The female mean income shows a very specific feature – it is practically constant during an extended period spanning the ages between ~30 and ~60. In our model, this feature results from the fast growth of all personal incomes to their peak values, which are then retained at the same level. The expedite rise in all incomes is induced by the lowered sizes of work instruments available for women. In turn, the lower instruments do not allow personal incomes to reach the Pareto threshold and there are almost no rich women by male standards in the 1960s and 1970s. Therefore, the disparity in work capitals affects the low-middle incomes and higher incomes together. Such a shelf is absent in the overall mean income curve because of larger instrument sizes available for males.

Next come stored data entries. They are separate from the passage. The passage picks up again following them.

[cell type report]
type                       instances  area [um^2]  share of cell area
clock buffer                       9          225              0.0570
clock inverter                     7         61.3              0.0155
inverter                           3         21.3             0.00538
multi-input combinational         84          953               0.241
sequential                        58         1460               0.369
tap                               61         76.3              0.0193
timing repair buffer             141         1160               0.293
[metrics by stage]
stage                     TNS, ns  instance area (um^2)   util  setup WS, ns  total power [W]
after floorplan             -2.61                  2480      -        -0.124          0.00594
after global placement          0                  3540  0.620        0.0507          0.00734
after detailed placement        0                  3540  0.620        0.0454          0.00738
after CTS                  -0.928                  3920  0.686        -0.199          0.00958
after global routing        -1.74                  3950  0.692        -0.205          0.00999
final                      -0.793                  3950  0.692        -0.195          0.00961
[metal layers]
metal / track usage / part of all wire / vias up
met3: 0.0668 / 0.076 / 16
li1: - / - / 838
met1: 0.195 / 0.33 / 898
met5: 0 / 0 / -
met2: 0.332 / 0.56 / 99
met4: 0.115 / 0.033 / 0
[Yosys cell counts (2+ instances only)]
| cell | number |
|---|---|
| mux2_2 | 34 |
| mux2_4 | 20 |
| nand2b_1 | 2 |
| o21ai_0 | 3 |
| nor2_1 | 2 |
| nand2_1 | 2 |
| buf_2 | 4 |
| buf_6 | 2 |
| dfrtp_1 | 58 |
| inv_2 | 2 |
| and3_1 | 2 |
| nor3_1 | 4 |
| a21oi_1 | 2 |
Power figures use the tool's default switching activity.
==> src/rtl/shared_sram_arbiter.sv <==
// Three-way arbiter for one single-port SRAM: Wishbone (0) has fixed priority,
// the two cores (1, 2) alternate round-robin. Each access is IDLE -> ACCESS -> RESP.
module shared_sram_arbiter #(
  parameter int ADDR_W = 6,
  parameter int DATA_W = 8
) (
  input  logic                  wb_clk_i,
  input  logic                  wb_rst_i,
  input  logic [2:0]            en_i,
  input  logic [2:0]            req_i,
  input  logic [2:0]            we_i,
  input  logic [3*ADDR_W-1:0]   addr_i,
  input  logic [3*DATA_W-1:0]   wdata_i,
  output logic [2:0]            ack_o,
  output logic [DATA_W-1:0]     rdata_o,
  output logic                  busy_o,
  output logic [1:0]            owner_o,
  output logic [ADDR_W-1:0]     sram_addr,
  output logic [DATA_W-1:0]     sram_din,
  output logic                  sram_cen,
  output logic                  sram_gwe,
  input  logic [DATA_W-1:0]     sram_dout
);
  localparam int NUM_REQ = 3;

  localparam logic [1:0] S_IDLE   = 2'd0;
  localparam logic [1:0] S_ACCESS = 2'd1;
  localparam logic [1:0] S_RESP   = 2'd2;

  typedef struct packed {
    logic [1:0]        owner;
    logic              we;
    logic [ADDR_W-1:0] addr;
    logic [DATA_W-1:0] wdata;
  } acc_t;

  logic [1:0]                       state;
  acc_t                             acc_q;
  logic                             rr_q;    // 1 = core 2 favoured next
  logic [DATA_W-1:0]                hold_q;
  logic [NUM_REQ-1:0][ADDR_W-1:0]   addr_v;
  logic [NUM_REQ-1:0][DATA_W-1:0]   wdata_v;
  logic [NUM_REQ-1:0]               elig;
  logic [1:0]                       win;

  for (genvar g = 0; g < NUM_REQ; g++) begin : g_unpack
    assign addr_v[g]  = addr_i[g*ADDR_W +: ADDR_W];
    assign wdata_v[g] = wdata_i[g*DATA_W +: DATA_W];
  end

  assign elig = req_i & en_i;

  // Wishbone first, then the favoured core, then the other core.
  always_comb begin
    win = 2'd0;
    if (elig[0])                         win = 2'd0;
    else if (rr_q ? elig[2] : elig[1])   win = rr_q ? 2'd2 : 2'd1;
    else if (elig[1])                    win = 2'd1;
    else if (elig[2])                    win = 2'd2;
  end

  always_ff @(posedge wb_clk_i) begin
    if (wb_rst_i) begin
      state  <= S_IDLE;
      acc_q  <= '0;
      rr_q   <= 1'b0;
      hold_q <= '0;
    end else begin
      case (state)
        S_IDLE: if (|elig) begin
          acc_q.owner <= win;
          acc_q.we    <= we_i[win];
          acc_q.addr  <= addr_v[win];
          acc_q.wdata <= wdata_v[win];
          state       <= S_ACCESS;
        end
        S_ACCESS: state <= S_RESP;
        S_RESP: begin
          hold_q <= sram_dout;
          if (acc_q.owner != 2'd0) rr_q <= (acc_q.owner == 2'd1);
          state <= S_IDLE;
        end
        default: state <= S_IDLE;
      endcase
    end
  end

  always_comb begin
    ack_o = '0;
    if (state == S_RESP) ack_o[acc_q.owner] = 1'b1;
  end

  assign rdata_o   = (state == S_RESP) ? sram_dout : hold_q;
  assign busy_o    = (state != S_IDLE);
  assign owner_o   = acc_q.owner;
  assign sram_addr = acc_q.addr;
  assign sram_din  = acc_q.wdata;
  assign sram_cen  = (state != S_ACCESS);
  assign sram_gwe  = ~((state == S_ACCESS) & acc_q.we);

endmodule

The shelf in the females’ mean income curves has also revealed the difference between critical times for the low-middle (in physical notation - sub-critical) and high (super-critical) incomes, the latter governed by the Pareto distribution. Equation (13) describing the sub–critical regime is valid from the start of work experience to the age of retirement. Then incomes fall along an exponential trajectory described by equation (17). The actual age of retirement varies in a narrow band between ~60 and ~65 years and is embedded into the model as constant. The fall is described by an exponential function with a negative index. This is a new feature of the upgraded model. In the original model, the critical age, Tc, was the same for low-middle and high incomes. The input of rich men in the overall PID masked the presence of the low-middle income critical age. Instructively, the mean income measured for males supports the existence of two critical ages.
The refined model includes several new features not compromising the underlying physical concept of saturation growth and the transition from sub-critical to super-critical regime of income distribution. The extended version of the original model accurately predicts the PID evolution for males and females in the U.S. from 1962 to 2014, i.e. where the IPUMS data are available. Since the GDP estimates are available from the U.S. Bureau of Economic Analysis since 1929 we start our model in 1930 for males. Actually, the model spans the period since 1870, i.e. the year when started their work people who reached the age of 75 in 1930. For females, the start year is shifted to 1960 because of changing relative size of work instrument and Pareto threshold.Forced deprivation of higher job positions (work capital) is the cause of the observed long term income inequality between male and female in the U.S. It is not only unjust to women but has a negative effect on real economic growth. The replacement of highly capable women with less capable men results in lower total income, which is an equivalent to real GDP. Women have been catching up since the 1960s and that improves the performance of the U.S. economy. It will take decades, however, to full income equality between genders. The problem of race income disparity will take longer time to full resolution, however.